The AEPD has released guidance on biometric data to help controllers to securely process this data pursuant to the GDPR.
Biometric data may have a significant degree of intrusiveness on the privacy of individuals and, if not properly processed, it may also involve high risks to their rights and freedoms. According to the AEPD, elements such as the techniques used, the definition of the processing itself, its nature, the scope or extent of the processing, its context and, in particular, the purposes that are pursued should be taken into account when assessing the impact of using this technology. In order to support controllers when processing information falling under this category of special data, the Spanish Supervisory Authority has published some guidance providing advice around the criteria used to classify biometric operations . Where a Data Protection Impact Assessment (DPIA) is required, this criteria can also be used for demonstrating the adequacy of a processing operation under the GDPR.

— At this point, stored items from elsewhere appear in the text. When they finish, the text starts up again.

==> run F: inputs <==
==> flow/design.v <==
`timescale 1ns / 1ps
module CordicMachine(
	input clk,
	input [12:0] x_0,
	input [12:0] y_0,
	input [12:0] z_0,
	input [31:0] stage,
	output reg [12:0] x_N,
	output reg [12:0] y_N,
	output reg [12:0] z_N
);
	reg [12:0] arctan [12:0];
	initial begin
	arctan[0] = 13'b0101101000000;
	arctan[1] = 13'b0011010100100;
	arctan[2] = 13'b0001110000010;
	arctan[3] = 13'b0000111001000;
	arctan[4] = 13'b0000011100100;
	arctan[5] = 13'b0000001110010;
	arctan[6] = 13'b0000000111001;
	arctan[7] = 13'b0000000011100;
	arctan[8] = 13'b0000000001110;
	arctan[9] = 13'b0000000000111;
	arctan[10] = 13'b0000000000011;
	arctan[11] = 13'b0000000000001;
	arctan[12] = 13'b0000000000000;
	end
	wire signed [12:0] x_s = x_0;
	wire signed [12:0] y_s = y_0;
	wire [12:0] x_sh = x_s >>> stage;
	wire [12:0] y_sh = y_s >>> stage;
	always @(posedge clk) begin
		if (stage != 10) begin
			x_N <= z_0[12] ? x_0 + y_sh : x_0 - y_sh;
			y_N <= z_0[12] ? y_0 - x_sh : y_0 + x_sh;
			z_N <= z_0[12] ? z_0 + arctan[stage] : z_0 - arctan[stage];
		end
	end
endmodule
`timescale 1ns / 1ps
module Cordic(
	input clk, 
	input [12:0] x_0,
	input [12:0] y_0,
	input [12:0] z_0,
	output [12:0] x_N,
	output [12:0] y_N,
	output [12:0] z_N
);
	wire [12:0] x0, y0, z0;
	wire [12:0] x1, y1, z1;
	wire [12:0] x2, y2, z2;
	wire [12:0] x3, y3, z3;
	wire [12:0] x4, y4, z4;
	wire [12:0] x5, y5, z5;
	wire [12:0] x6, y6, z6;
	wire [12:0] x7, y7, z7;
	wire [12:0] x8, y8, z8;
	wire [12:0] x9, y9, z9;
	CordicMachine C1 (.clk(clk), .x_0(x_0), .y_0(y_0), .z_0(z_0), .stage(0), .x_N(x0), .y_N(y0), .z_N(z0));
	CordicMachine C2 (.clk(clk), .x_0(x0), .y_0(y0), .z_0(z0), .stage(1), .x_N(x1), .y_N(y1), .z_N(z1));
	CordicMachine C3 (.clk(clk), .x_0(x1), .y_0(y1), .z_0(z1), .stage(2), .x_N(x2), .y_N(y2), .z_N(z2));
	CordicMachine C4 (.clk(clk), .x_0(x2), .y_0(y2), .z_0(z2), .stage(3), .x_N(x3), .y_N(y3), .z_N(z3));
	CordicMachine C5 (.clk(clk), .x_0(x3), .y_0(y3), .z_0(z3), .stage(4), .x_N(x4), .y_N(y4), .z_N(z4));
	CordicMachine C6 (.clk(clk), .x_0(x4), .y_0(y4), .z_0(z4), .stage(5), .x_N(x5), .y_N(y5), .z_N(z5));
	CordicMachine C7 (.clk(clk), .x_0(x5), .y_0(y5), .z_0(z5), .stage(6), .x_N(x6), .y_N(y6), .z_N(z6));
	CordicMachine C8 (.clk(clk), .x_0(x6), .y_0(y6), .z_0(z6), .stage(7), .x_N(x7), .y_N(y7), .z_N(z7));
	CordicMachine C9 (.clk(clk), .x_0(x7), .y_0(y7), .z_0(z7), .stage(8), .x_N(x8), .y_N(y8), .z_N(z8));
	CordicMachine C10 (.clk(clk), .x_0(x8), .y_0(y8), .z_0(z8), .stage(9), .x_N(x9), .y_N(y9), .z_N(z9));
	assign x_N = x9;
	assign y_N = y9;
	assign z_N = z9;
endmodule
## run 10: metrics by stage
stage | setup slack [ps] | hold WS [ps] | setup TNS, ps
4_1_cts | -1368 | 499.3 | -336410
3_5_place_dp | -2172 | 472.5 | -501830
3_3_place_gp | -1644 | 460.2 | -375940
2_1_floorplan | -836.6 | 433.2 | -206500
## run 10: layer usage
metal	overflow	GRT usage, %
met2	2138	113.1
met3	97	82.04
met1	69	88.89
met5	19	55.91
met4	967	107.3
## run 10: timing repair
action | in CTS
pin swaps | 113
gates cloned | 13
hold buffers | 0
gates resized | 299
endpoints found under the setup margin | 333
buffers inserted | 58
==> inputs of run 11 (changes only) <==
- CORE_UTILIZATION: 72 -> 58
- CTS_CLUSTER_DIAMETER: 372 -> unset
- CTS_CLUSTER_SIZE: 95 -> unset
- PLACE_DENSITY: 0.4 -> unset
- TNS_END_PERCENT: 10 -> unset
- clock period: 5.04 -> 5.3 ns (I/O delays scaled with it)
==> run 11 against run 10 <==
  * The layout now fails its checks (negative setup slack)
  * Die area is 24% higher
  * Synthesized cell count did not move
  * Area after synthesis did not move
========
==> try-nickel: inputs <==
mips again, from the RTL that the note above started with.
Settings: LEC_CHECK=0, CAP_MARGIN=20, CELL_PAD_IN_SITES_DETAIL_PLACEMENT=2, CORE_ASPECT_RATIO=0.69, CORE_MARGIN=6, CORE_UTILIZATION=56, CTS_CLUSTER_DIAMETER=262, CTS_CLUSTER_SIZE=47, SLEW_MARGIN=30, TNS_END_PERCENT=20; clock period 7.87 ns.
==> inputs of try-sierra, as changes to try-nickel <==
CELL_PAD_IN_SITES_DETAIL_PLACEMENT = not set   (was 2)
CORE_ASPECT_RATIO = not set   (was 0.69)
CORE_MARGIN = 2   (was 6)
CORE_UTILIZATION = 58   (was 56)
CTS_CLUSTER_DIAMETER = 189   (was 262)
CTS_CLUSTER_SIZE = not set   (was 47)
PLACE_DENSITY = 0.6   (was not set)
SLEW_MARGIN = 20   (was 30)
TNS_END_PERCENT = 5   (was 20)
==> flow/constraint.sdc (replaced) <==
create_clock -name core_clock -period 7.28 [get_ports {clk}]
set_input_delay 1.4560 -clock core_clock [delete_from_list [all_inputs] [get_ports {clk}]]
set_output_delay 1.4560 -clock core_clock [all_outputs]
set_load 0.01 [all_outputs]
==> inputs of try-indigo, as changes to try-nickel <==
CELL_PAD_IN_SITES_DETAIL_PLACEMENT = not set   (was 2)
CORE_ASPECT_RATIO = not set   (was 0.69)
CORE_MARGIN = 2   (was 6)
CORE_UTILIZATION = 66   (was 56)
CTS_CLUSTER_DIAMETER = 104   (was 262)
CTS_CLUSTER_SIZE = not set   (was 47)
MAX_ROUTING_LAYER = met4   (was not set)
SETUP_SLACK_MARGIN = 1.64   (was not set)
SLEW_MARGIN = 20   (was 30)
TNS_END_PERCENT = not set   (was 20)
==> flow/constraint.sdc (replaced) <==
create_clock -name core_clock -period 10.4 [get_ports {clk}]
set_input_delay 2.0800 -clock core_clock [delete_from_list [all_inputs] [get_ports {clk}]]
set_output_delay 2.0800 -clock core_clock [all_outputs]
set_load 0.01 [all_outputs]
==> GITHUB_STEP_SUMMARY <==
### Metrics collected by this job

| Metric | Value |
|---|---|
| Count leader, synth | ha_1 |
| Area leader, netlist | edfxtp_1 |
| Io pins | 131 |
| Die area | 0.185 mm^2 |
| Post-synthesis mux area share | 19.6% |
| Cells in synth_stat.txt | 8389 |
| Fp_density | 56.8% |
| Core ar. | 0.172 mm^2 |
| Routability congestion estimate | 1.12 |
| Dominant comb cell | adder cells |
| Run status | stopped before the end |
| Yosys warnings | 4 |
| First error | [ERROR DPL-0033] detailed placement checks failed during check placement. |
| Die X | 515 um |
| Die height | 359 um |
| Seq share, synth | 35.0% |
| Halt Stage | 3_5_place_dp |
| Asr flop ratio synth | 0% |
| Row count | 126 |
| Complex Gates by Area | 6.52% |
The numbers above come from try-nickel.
==> run R: inputs <==
## emaxi
module emaxi( 
   wr_wait, rd_wait, rr_access, rr_packet, m_axi_awid, m_axi_awaddr,
   m_axi_awlen, m_axi_awsize, m_axi_awburst, m_axi_awlock,
   m_axi_awcache, m_axi_awprot, m_axi_awqos, m_axi_awvalid, m_axi_wid,
   m_axi_wdata, m_axi_wstrb, m_axi_wlast, m_axi_wvalid, m_axi_bready,
   m_axi_arid, m_axi_araddr, m_axi_arlen, m_axi_arsize, m_axi_arburst,
   m_axi_arlock, m_axi_arcache, m_axi_arprot, m_axi_arqos,
   m_axi_arvalid, m_axi_rready,
   wr_access, wr_packet, rd_access, rd_packet, rr_wait, m_axi_aclk,
   m_axi_aresetn, m_axi_awready, m_axi_wready, m_axi_bid, m_axi_bresp,
   m_axi_bvalid, m_axi_arready, m_axi_rid, m_axi_rdata, m_axi_rresp,
   m_axi_rlast, m_axi_rvalid
   );
   parameter M_IDW  = 12;
   parameter PW     = 104;
   parameter AW     = 32;
   parameter DW     = 32;
   input 	       wr_access;
   input [PW-1:0]      wr_packet;   
   output 	       wr_wait;
   input 	       rd_access;
   input [PW-1:0]      rd_packet;
   output 	       rd_wait;
   output 	       rr_access;
   output [PW-1:0]     rr_packet;
   input 	       rr_wait;
   input  	       m_axi_aclk;     
   input  	       m_axi_aresetn;  
   output [M_IDW-1:0]  m_axi_awid;     
   output [31 : 0]     m_axi_awaddr;   
   output [7 : 0]      m_axi_awlen;    
   output [2 : 0]      m_axi_awsize;   
   output [1 : 0]      m_axi_awburst;  
   output              m_axi_awlock;   
   output [3 : 0]      m_axi_awcache;  
   output [2 : 0]      m_axi_awprot;   
   output [3 : 0]      m_axi_awqos;    
   output 	       m_axi_awvalid;  
   input 	       m_axi_awready;  
   output [M_IDW-1:0]  m_axi_wid;     
   output [63 : 0]     m_axi_wdata;    
   output [7 : 0]      m_axi_wstrb;    
   output 	       m_axi_wlast;    
  ...
make LEC_CHECK=0 CAP_MARGIN=20 CELL_PAD_IN_SITES_DETAIL_PLACEMENT=1 CELL_PAD_IN_SITES_GLOBAL_PLACEMENT=1 CORE_MARGIN=2 CORE_UTILIZATION=40 CTS_CLUSTER_DIAMETER=228 GPL_TIMING_DRIVEN=0 HOLD_SLACK_MARGIN=0.2 MAX_ROUTING_LAYER=met4 PLACE_DENSITY_LB_ADDON=0.05 SLEW_MARGIN=20 TNS_END_PERCENT=60 finish   # period 5.34 ns
run.sh (not shown) runs the stock make flow with config.mk's settings and CLKGATE_MAP_FILE=.
==> inputs of run F, as changes to run R <==
- CELL_PAD_IN_SITES_GLOBAL_PLACEMENT: 1 -> 2
- CTS_CLUSTER_DIAMETER: 228 -> 259
- MIN_ROUTING_LAYER: not set -> met2
==> deck_impl_summary.md <==
Flow Results at a Glance

Run status
  • Status: complete, no violations

Global route
  • GRT busiest layer: met3
  • Global-route wire length before repair: 313000 um
  • GR Layer Usage met3: 51.6%

STA
  • Rel. slew slack: 22.1%
  • Worst hold slack: 0.332 ns

Routing
  • Metal-1 WL: 0 um
  • 1st-pass router iterations: 8
  • Final WL: 220000 um
  • Avg Vias per Cell: 7.10

Final layout
  • Signal buf overhead: 9.94%
  • FILL cells: 16000
  • Fin nets: 5348

Worst hold path
  • Worst Min Path Start: fifo_async.mem.generic.memory_dp.rd_dout[3]

Place
  • Setup WS pre-CTS: 0.861 ns
  • Post-DP HPWL: 149000 um

CTS
  • Clock latency on the worst-skew pair: 0.84 ns

Power
  • Logic gate share of total power: 28.0%
# the run above: run F

==> deck_impl_summary.md <==
Flow Results at a Glance

Routing
  • Final WL: 206000 um
  • 1st-pass router iterations: 5
  • Avg Vias per Cell: 5.40

STA
  • Rel. slew slack: 20.6%
  • Worst hold slack: 0.331 ns

Final layout
  • FILL cells: 16100
  • Fin nets: 5344

Place
  • Post-DP HPWL: 144000 um
  • Setup WS pre-CTS: 1.08 ns

CTS
  • Clock latency on the worst-skew pair: 0.82 ns

Run status
  • Status: complete, no violations

Global route
  • GR Layer Usage met3: 4.27%
  • Global-route wire length before repair: 296000 um

Power
  • Logic gate share of total power: 27.4%
# the run above: run R
// top
module top (
    input clk,                   
    input mode,                  
    input song,                  
    input plus,                  
    input minus,                 
    input rst,                   
    input set,                   
    input refer,                 
    input player1,               
    input player2,               
    output reg [8:0] rope,       
    output reg [1:0] sel,        
    output reg [1:0] ledr,       
    output reg [1:0] ledg,       
    output reg [1:0] ledb,       
    output reg [3:0] ledop,      
    output reg [7:0] segdata1,   
    output reg [7:0] segdata0,   
    output reg [7:0] seg,        
    output reg [7:0] sel8,       
    output reg ledplayer1,       
    output reg ledplayer2,       
    output reg buzzer,           
    output reg round_indicator_1, 
    output reg round_indicator_2 
);
Size: roughly 4900 cells after synthesis, about 68 I/O pins.
Settings: LEC_CHECK=0, CAP_MARGIN=20, CORE_MARGIN=2, CORE_UTILIZATION=58, SLEW_MARGIN=20; clock period 5.43 ns.
run.sh (not shown) runs the stock make flow with config.mk's settings and CLKGATE_MAP_FILE=.
Edit:
- CORE_UTILIZATION: 58 -> 59
- clock period: 5.43 -> 5.09 ns (I/O delays scaled with it)
=>
- This time the run ran to the end with violations: setup timing
- sequential power climbs by a few percent
- clock-buffer cell count is lower by 21
- total power is higher by roughly a tenth
- flip-flop count stays the same
- die area is lower slightly
==> run a: inputs <==
Design pt100_temp, start of the top module:
module pt100_temp (
    input  wire        clk,
    input  wire        rst,
    input  wire        in_valid,
    output wire        in_ready,
    input  wire [11:0] yk,
    output wire        out_valid,
    output wire [27:0] temp,
    output wire [27:0] temp_filt,
    output wire        alarm
    );
parameter Q = 15;
parameter N = 28;
localparam HT = 2457600;  
localparam T_IDLE = 2'd0;
localparam T_CONV = 2'd1;
localparam T_FILT = 2'd2;
localparam T_OUT  = 2'd3;
reg [1:0] tstate;
reg alarm_r;
wire conv_done;
wire [N-1:0] yT;
assign in_ready  = (tstate == T_IDLE);
assign out_valid = (tstate == T_OUT);
assign temp      = yT;
assign alarm     = alarm_r;
wire accept = in_valid && in_ready;
bits2temp1 #(Q,N) conv (
    .clk(clk), .rst(rst), .start(accept), .yk(yk), .done(conv_done), .yT(yT));
lowpass_filter #(Q,N) filt (
    .clk(clk), .rst(rst), .start(conv_done), .yT(yT), .yT_filt(temp_filt));
always @(posedge clk) begin
    if (conv_done)
        alarm_r <= (yT > HT);
end
always @(posedge clk) begin
    if (rst)
        tstate <= T_IDLE;
    else begin
        case (tstate)
        T_IDLE: if (accept) tstate <= T_CONV;
        T_CONV: if (conv_done) tstate <= T_FILT;
        T_FILT: tstate <= T_OUT;
        T_OUT:  tstate <= T_IDLE;
        endcase
    end
end
endmodule
clock: 18.6 ns
lec_check: 0
abc_area: 1
cap_margin: 20
core_margin: 2
core_utilization: 72
max_routing_layer: met4
place_density: 0.64
setup_slack_margin: 2.03
slew_margin: 20
run.sh (not shown) runs the stock make flow with config.mk's settings and CLKGATE_MAP_FILE=.
==> run b (differences from run a) <==
Settings changed: ABC_AREA 1 to not set, CAP_MARGIN 20 to 40, CELL_PAD_IN_SITES_DETAIL_PLACEMENT set to 2, CELL_PAD_IN_SITES_GLOBAL_PLACEMENT set to 0, CORE_MARGIN 2 to 8, CORE_UTILIZATION 72 to 23, PLACE_DENSITY 0.64 to not set, PLACE_DENSITY_LB_ADDON set to 0.01, SETUP_SLACK_MARGIN 2.03 to 0.61.
==> flow/constraint.sdc (replaced) <==
create_clock -name core_clock -period 12.3 [get_ports {clk}]
set_input_delay 2.4600 -clock core_clock [delete_from_list [all_inputs] [get_ports {clk}]]
set_output_delay 2.4600 -clock core_clock [all_outputs]
set_load 0.01 [all_outputs]
==> run c (differences from run a) <==
Settings changed: CORE_UTILIZATION 72 to 65, CTS_CLUSTER_DIAMETER set to 170, GPL_ROUTABILITY_DRIVEN set to 1, MIN_ROUTING_LAYER set to met1, PLACE_DENSITY 0.64 to not set, PLACE_DENSITY_LB_ADDON set to 0.04, SETUP_SLACK_MARGIN 2.03 to 0.26, SLEW_MARGIN 20 to 35, TNS_END_PERCENT set to 5.
==> flow/constraint.sdc (replaced) <==
create_clock -name core_clock -period 14.7 [get_ports {clk}]
set_input_delay 2.9400 -clock core_clock [delete_from_list [all_inputs] [get_ports {clk}]]
set_output_delay 2.9400 -clock core_clock [all_outputs]
set_load 0.01 [all_outputs]
==> run d (differences from run a) <==
Settings changed: ABC_AREA 1 to not set, PLACE_DENSITY 0.64 to not set, PLACE_DENSITY_LB_ADDON set to 0.0, SETUP_SLACK_MARGIN 2.03 to -1.17.
==> flow/constraint.sdc (replaced) <==
create_clock -name core_clock -period 15.3 [get_ports {clk}]
set_input_delay 3.0600 -clock core_clock [delete_from_list [all_inputs] [get_ports {clk}]]
set_output_delay 3.0600 -clock core_clock [all_outputs]
set_load 0.01 [all_outputs]
==> flow_summary.toml <==
# physical design summary
[status]
run_status = "aborted with a tool error"
haltStage = "global routing (5_1_grt)"
firstError = "[ERROR GRT-0232] Routing congestion too high. Check the congestion heatmap in the GUI."

[floorplan]
num_rows = 134
fp_util = 0.654

[logic_synthesis]
yosys.cell_count.top_type = "nand2_1"
synthCells = 11900
top_cell_area_share = 0.156

[global_route]
met3_usage = 0.345
[end of results for run c]
==> flow_summary.toml <==
# physical design summary
[floorplan]
fp_util = 0.728
num_rows = 124

[global_route]
met3_usage = 0.396

[logic_synthesis]
synth_cell_types = 114
yosys.cell_count.top_type = "inv_1"
ff_type = "edfxtp_1"

[status]
haltStage = "global routing (5_1_grt)"
firstError = "[ERROR GRT-0116] Global routing finished with congestion. Check the congestion regions in the DRC Viewer."
run_status = "aborted with a tool error"

[cts]
cts_setup_buffers = 22
htree_num_levels = 3

[placement]
port_buffers = 73
[end of results for run d]
==> flow_summary.toml <==
# physical design summary
[status]
run_status = "aborted with a tool error"
firstError = "[ERROR GRT-0232] Routing congestion too high. Check the congestion heatmap in the GUI."
haltStage = "global routing (5_1_grt)"

[logic_synthesis]
top_cells_by_area = "ha_1 (16%), edfxtp_1 (15%), fa_1 (14%)"
synthCells = 11900
yosys.cell_count.top_type = "nand2_1"
top_cell_area_share = 0.156
ys_seq_frac = 0.195

[global_route]
met3_usage = 0.408

[floorplan]
fp_util = 0.726
num_rows = 127
[end of results for run a]
==> flow_summary.toml <==
# flow metrics
[status]
run_status = "failed layout checks"
so_faults = "negative setup slack"

[logic_synthesis]
top_cell_area_share = 0.163
synthCells = 9671

[floorplan]
num_rows = 221
fp_util = 0.231

[sta]
finalSetupViolCount = 54
fin_ws_ps = -5430
[end of results for run b]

What is biometric data and how it is defined by the GDPR?
The GDPR defines ‘biometric data’ as “personal data resulting from specific technical processing relating to the physical, physiological or behavioural characteristics of a natural person, which allow or confirm the unique identification of that natural person, such as facial images or dactyloscopic data” and it is listed among the special categories of personal data of Article 9 GDPR, meaning that specific conditions need to be met and additional security measures have to be applied in order for the processing to be lawful.
Considering that the biometric data operations are likely to result in a high risk to the rights and freedoms of the individuals involved, it is normally required to perform a DPIA in order to confirm whether the processing is feasible and, should that be the case, identify the mitigation measures that should be implemented.
Biometric data processing techniques should be assessed on a case-by-case basis.
Whereas some biometric data processing methods require the cooperation of the individual, other techniques make it possible to capture biometric data remotely, without being necessary the involvement of the individual and without the individual’s awareness. The latter are much more intrusive and entail a higher risk to the privacy of the data subjects. Accordingly, the security measures applied in these cases should be reinforced and additional guarantees should be provided, especially in terms of transparency, data minimisation and data protection by design and by default.
The AEPD recommends that any of the different biometric techniques used is assessed according to their adequacy, proportionality and necessity, their purpose, their impact on the rights and freedoms of natural persons and the risks involved, both for the individual and for society. To this end, the AEPD considers that it is appropriate to use classification criteria for biometric operations from a data protection point of view and in relation to the processing in which it is implemented and offers a list that may be useful in typifying biometric operations in this context.
The AEPD points out a list of biometric data processing techniques and criteria.
The AEPD provides a non-exhaustive list of some criteria that may be helpful for sorting biometric data operations and carrying out an analysis of regulatory compliance, necessity and proportionality of the processing, including:
- Purposes of processing;
- Legal framework;
- Scope of processing;
- Human intervention;
- Type of data processed;
- Transparency;
- Degree of user choice;
- Degree of user control;
- Adequacy of the processing operation;
- Data minimisation;
- Suitability and need for biometric operation;
- Implicit collateral effects;
- Potential impact of a data breach;
- Controller’s control over the implementation;
- Context.2
Performing such an analysis will support the controller’s risk management and allow them to comply with their obligations under the GDPR and national law.